Ji et al. proposed a genuine nonnegative sparse coding method by directly imposing a nonnegative constraint on sparse representation [52]. However, they adopted the numerical methods to solve that. Such a compromised solving approach is inefficient and imprecise.

2.3. Error Estimation

To well measure the coding errors, some novel fidelity terms are proposed to replace the l₁- or l₂-norm. CESR measured the similarity between the query sample $\mathit{y}$ and its reconstruction $\mathit{A}\mathit{x}$ by utilizing the correntropy-induced metric [29]:

$$\underset{\mathit{x}}{\max }{\displaystyle \sum _{i=1}^{D}I\left(y_i-{\mathit{A}}_{i:}\mathit{x}\right)}-\gamma {\displaystyle \sum _{i=1}^L{x}_i} s.t. x_i\ge 0$$

(6)

where $I\left(e_i\right)=\exp \left(-e_i^2/2{\sigma }^2\right)$ is a metric function, and $\sigma$ is a kernel parameter. Meanwhile, $e_i=y_i-{\mathit{A}}_{i:}\mathit{x}$ is the $i$-th element of the error $\mathit{e}$, and ${\mathit{A}}_{i:}$ and $y_i$ denote the $i$-th row of dictionary $\mathit{A}$ and the $i$-th element of the query sample $\mathit{y}$, respectively.

RRC assumed the elements in error e and coding x are i.i.d. with the probability densities functions (PDF) $m\left(e_i\right)$ and $n\left(x_i\right)$, respectively. Let $\ell \left(e_i\right)=-\ln m\left(e_i\right)$ and $\theta \left(x_i\right)=-\ln n\left(x_i\right)$. The local quadratic approximation of $\ell \left(e_i\right)$ produces a weighted function $w_i^t=\dot{\ell }\left(e_i^t\right)/e_i^t$ to minimize ${\displaystyle {\sum }_{i=1}^D\ell \left(e_i\right)}+{\displaystyle {\sum }_{i=1}^L\theta \left(x_i\right)}$ in an iteratively reweighted way, where $\dot{\ell }$ is the first-order derivation of function $\ell$. Empirically, the Logistic function was selected as the weighted function [28]:

$$w_i=\exp \left(-\mu e_i^2+\mu \delta \right)/\left(1+\exp \left(-\mu e_i^2+\mu \delta \right)\right)$$

(7)

where the parameters $\mu$ and $\delta$ control the decreasing rate and the demarcation point, respectively. Assuming coding $\mathit{x}$ follows a Gaussian distribution [28], the minimization problem can be finally reduced to:

$$\underset{x}{\min }{\Vert \sqrt{\mathit{W}}\left(\mathit{y}-\mathit{A}\mathit{x}\right)\Vert }_2^2+\gamma {\Vert \mathit{x}\Vert }_1$$

(8)

where $\mathit{W}=diag\left(\mathit{W}\right)$ is an error detector, and elements in vector $\mathit{w}$ can be obtained according to Equation (7).
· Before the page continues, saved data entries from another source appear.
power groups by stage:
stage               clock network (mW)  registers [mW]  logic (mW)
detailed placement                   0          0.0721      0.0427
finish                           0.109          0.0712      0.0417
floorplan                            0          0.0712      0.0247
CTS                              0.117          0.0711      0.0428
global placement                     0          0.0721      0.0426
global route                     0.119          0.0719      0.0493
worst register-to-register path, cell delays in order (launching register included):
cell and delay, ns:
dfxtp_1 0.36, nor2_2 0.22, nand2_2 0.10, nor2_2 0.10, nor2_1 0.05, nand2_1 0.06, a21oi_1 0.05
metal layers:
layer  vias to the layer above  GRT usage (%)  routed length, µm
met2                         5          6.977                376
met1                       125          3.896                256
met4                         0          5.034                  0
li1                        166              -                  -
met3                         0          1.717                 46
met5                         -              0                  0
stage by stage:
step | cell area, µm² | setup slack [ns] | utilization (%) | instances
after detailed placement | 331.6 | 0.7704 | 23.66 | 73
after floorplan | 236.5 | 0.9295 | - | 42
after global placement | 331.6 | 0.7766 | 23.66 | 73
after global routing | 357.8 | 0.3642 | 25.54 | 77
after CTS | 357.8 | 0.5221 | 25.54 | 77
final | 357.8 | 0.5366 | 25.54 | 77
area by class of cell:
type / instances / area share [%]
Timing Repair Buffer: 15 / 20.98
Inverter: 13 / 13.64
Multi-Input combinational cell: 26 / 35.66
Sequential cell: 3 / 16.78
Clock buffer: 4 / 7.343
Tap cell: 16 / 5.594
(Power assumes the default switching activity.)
**config.mk**
```make
export PLATFORM = sky130hd
export DESIGN_NAME = asl_regs
export DESIGN_NICKNAME = d
export VERILOG_FILES = /design/src/rtl/core/asl_pkg.sv /design/src/rtl/core/asl_regs.sv
export SDC_FILE = /design/constraint.sdc
export NUM_CORES = 1
export LEC_CHECK = 0
export BUFFER_PORTS_ARGS = -buffer_cell sky130_fd_sc_hd__buf_2
export CORE_MARGIN = 1.5
export CORE_UTILIZATION = 44
export DETAILED_ROUTE_END_ITERATION = 10
export HOLD_SLACK_MARGIN = 0.1
export PLACE_DENSITY = 0.88
export SYNTH_ARGS = -nofsm -noshare
export SYNTH_HDL_FRONTEND = slang
export SYNTH_SLANG_ARGS = --single-unit
```
**constraint.sdc**
```tcl
create_clock -name aclk -period 2.2 [get_ports aclk]
set_clock_uncertainty 0.2 [all_clocks]
set_input_delay 0.66 -clock aclk [delete_from_list [all_inputs] [get_ports aclk]]
set_output_delay 0.66 -clock aclk [all_outputs]
set_load 0.05 [all_outputs]
```
**src/rtl/core/asl_pkg.sv**
```systemverilog
// Shared types and constants for the actuator safety slew limiter.
package asl_pkg;

    localparam int NUM_CHANNELS_DEF = 8;
    localparam int NUM_WHEELS_DEF   = 4;
    localparam int OUT_SLOTS        = 8;

    localparam logic [7:0]  AGE_MAX = 8'd255;

    localparam logic [24:0] WHEEL_STEP_RST = 25'd83886;
    localparam logic [24:0] LEG_STEP_RST   = 25'd1678;
    localparam logic [7:0]  TIMEOUT_RST    = 8'd5;
    localparam logic [14:0] DEADBAND_RST   = 15'd41;
    localparam logic [14:0] TILT_RST       = 15'd11469;

    typedef enum logic [2:0] {
        OP_ACTION   = 3'd0,
        OP_ATTITUDE = 3'd1,
        OP_VELOCITY = 3'd2,
        OP_BUTTON   = 3'd3,
        OP_TICK     = 3'd4
    } op_t;

    typedef enum logic [2:0] {
        ST_NORMAL   = 3'd0,
        ST_DRY_RUN  = 3'd1,
        ST_ESTOP    = 3'd2,
        ST_WATCHDOG = 3'd3,
        ST_TILT     = 3'd4
    } status_t;

    typedef enum logic [2:0] {
        REG_WHEEL_STEP = 3'd0,
        REG_LEG_STEP   = 3'd1,
        REG_TIMEOUT    = 3'd2,
        REG_DEADBAND   = 3'd3,
        REG_TILT       = 3'd4,
        REG_DRY_RUN    = 3'd5
    } reg_idx_t;

    typedef enum logic [2:0] {
        S_IDLE,
        S_TILT_MUL,
        S_TILT_CMP,
        S_TICK_CHECK,
        S_SLEW,
        S_OUT
    } state_t;

    typedef struct packed {
        logic capture;
        logic tilt_mul;
        logic tilt_cmp;
        logic tick_check;
        logic slew;
        logic load_out;
    } ctl_cmd_t;

    typedef struct packed {
        logic [2:0] op;
        logic       fault;
        logic       last_lane;
    } ctl_sts_t;

    typedef struct packed {
        logic [24:0] wheel_step;
        logic [24:0] leg_step;
        logic [7:0]  timeout_ticks;
        logic [14:0] deadband;
        logic [14:0] tilt_threshold;
        logic        dry_run;
    } cfg_t;

endpackage

```
**src/rtl/core/asl_regs.sv**
```systemverilog
// APB register file for step sizes, timeout, deadband, tilt threshold and dry run.
module asl_regs
    import asl_pkg::*;
(
    input  logic        aclk,
    input  logic        aresetn,
    input  logic        psel,
    input  logic        penable,
    input  logic        pwrite,
    input  logic [4:0]  paddr,
    input  logic [31:0] pwdata,
    output logic [31:0] prdata,
    output logic        pready,
    output cfg_t        cfg
);

    cfg_t       cfg_reg;
    logic [2:0] idx;

    assign idx    = paddr[4:2];
    assign pready = 1'b1;
    assign cfg    = cfg_reg;

    always_ff @(posedge aclk) begin
        if (!aresetn) begin
            cfg_reg.wheel_step     <= WHEEL_STEP_RST;
            cfg_reg.leg_step       <= LEG_STEP_RST;
            cfg_reg.timeout_ticks  <= TIMEOUT_RST;
            cfg_reg.deadband       <= DEADBAND_RST;
            cfg_reg.tilt_threshold <= TILT_RST;
            cfg_reg.dry_run        <= 1'b1;
        end else if (psel && penable && pwrite) begin
            case (idx)
                REG_WHEEL_STEP: cfg_reg.wheel_step     <= pwdata[24:0];
                REG_LEG_STEP:   cfg_reg.leg_step       <= pwdata[24:0];
                REG_TIMEOUT:    cfg_reg.timeout_ticks  <= pwdata[7:0];
                REG_DEADBAND:   cfg_reg.deadband       <= pwdata[14:0];
                REG_TILT:       cfg_reg.tilt_threshold <= pwdata[14:0];
                REG_DRY_RUN:    cfg_reg.dry_run        <= pwdata[0];
                default: begin
                end
            endcase
        end
    end

    always_comb begin
        case (idx)
            REG_WHEEL_STEP: prdata = 32'(cfg_reg.wheel_step);
            REG_LEG_STEP:   prdata = 32'(cfg_reg.leg_step);
            REG_TIMEOUT:    prdata = 32'(cfg_reg.timeout_ticks);
            REG_DEADBAND:   prdata = 32'(cfg_reg.deadband);
            REG_TILT:       prdata = 32'(cfg_reg.tilt_threshold);
            REG_DRY_RUN:    prdata = 32'(cfg_reg.dry_run);
            default:        prdata = '0;
        endcase
    end

endmodule

```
LUMIRC carried out a Laplacian-uniform mixture function $\ell \left(e_i\right)=\alpha \left(\exp \left(-\left|e_i\right|/b\right)+c\right)$ to fit the empirical errors [31]. The corresponding weighted function is obtained by:

$$w_i=\dot{\ell }\left(e_i^t\right)=\exp \left(-\left|e_i\right|/b\right)/\left(\exp \left(-\left|e_i\right|/b\right)+c\right)$$

(9)

where $b$ controls the decreasing rate, and $c$ is a constant. Thus, LUMIRC can be reformulated by:

$$\underset{x}{\min }{\Vert \sqrt{\mathit{W}}\mathit{e}\Vert }_1+\gamma {\Vert \mathit{x}\Vert }_1 s.t. \mathit{e}=\mathit{y}-\mathit{A}\mathit{x}$$

(10)

where $\mathit{w}=diag\left(\mathit{w}\right)$, and elements in vector $\mathit{w}$ can be obtained according to Equation (9).
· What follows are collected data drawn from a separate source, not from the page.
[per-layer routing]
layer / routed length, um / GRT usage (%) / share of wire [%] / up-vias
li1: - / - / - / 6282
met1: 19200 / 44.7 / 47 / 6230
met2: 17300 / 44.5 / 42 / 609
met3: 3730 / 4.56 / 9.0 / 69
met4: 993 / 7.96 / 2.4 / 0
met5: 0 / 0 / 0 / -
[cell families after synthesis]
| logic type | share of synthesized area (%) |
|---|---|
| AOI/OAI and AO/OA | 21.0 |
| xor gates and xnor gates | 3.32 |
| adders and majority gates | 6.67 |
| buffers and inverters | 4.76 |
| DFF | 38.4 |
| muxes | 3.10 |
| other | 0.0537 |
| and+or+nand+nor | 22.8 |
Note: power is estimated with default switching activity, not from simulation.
It can be found that both RRC and LUMIRC chose the weighted function in a heuristic or empirical way, so their underlying ideas deserve in-depth analysis. The correntropy metric showing admirable properties on measuring coding errors was proved to be robust to the non-Gaussian noises and large outliers [40]. It also has the flexibility of adaptively adjusting fewer parameters compared with RRC and LUMIRC (see Equations (7), (9), and (21)). Due to these advantages, Lu et al. and Zhou et al. utilized the correntropy metric for robust subspace clustering and feature selection [35,48]. Wang et al. introduced it into the matching pursuit algorithm to propose a correntropy matching pursuit (CMP) method [34]. Unlike these work that achieved their goals with a simple introduction of correntropy metric, we equip the correntropy metric with a tailored regularizer to pursue stronger robustness.

3. Correntropy-Induced Discriminative Nonnegative Sparse Coding

In the coding process, CEE removes the contaminated pixels in the query sample, while DNSR extracts significant correct features for the subsequent classification. Accordingly, the framework of CDNSC is defined as follows:

$$\underset{x}{\min }{\displaystyle \sum _{i=1}^D\nu \left(e_i\right)}+{\displaystyle \sum _{i=1}^L\upsilon \left(x_i\right)}$$

(11)

where $\nu \left(e_i\right)$ refers to CEE, and $\upsilon \left(x_i\right)$ refers to DNSR. We can obtain the specific formulation (Formula (27)) of CDNSC by substituting the formulized CEE (Formula (19)) and DNSR (Formula (26)) discussed in the subsequent Subsections into (11). For the specific implementation of CDNSC, one can refer to the operating steps listed in Algorithm 1, where the detailed calculations of all the involved variables are also given.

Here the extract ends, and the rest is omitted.